Let $E$ be a Galois extension of a field $F$. Suppose that the Galois group $Gal(E/F)$ is an abelian group of order $p^2$ which is not cyclic.
Then I want to show
$\exists K$ a proper subfield of $E$, such that $K=F(\alpha)$ for some $\alpha\in E$ when $K$ is a proper subfield of $E$,
and want to know
how many numbers of subfields $K$ such that $ F\subsetneq K\subsetneq E$
From group theory what I know is $\operatorname{Gal}(E/F) \simeq \mathbb{Z}_p \times \mathbb{Z}_p$ and it has following subgroup : $1, \mathbb{Z}_p, \mathbb{Z}_p\times \mathbb{Z}_p$. I am trying to see via Galois correspondence, but it makes me more complicated.
Best Answer
The existence of an intermediate field $K$ is guaranteed by the Galois correspondence. The fact that $K$ is generated by exactly one element over $F$, i.e $K = F(\alpha)$, is guaranteed from the fact that $[K:F] = p$.
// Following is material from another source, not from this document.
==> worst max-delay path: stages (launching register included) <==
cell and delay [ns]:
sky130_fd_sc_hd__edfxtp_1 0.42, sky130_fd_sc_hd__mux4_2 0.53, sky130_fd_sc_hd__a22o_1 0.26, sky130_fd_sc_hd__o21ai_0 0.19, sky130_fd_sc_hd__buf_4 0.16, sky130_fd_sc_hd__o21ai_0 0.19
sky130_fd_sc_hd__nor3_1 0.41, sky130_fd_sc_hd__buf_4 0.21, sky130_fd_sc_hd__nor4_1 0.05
The Galois correspondence gives you a different intermediate field for each subgroup of $\mathbb{Z}_p \times \mathbb{Z}_p$. So, to find the number of these intermediate fields, you just need to find the number of subgroups (non-trivial subgroups obviously). Moreover, any subgroup of $\mathbb{Z}_p \times \mathbb{Z}_p$ has order $p$ so it suffices to count the subgroups of order $p$.
Any two subgroups of order $p$ intersect trivially. There are $p-1$ non-identity elements in any subgroup, so the number of subgroups is given by $x$ where $(p-1)x = p^2 -1$. We conclude $x = p+1$. Therefore, there are $p+1$ intermediate fields.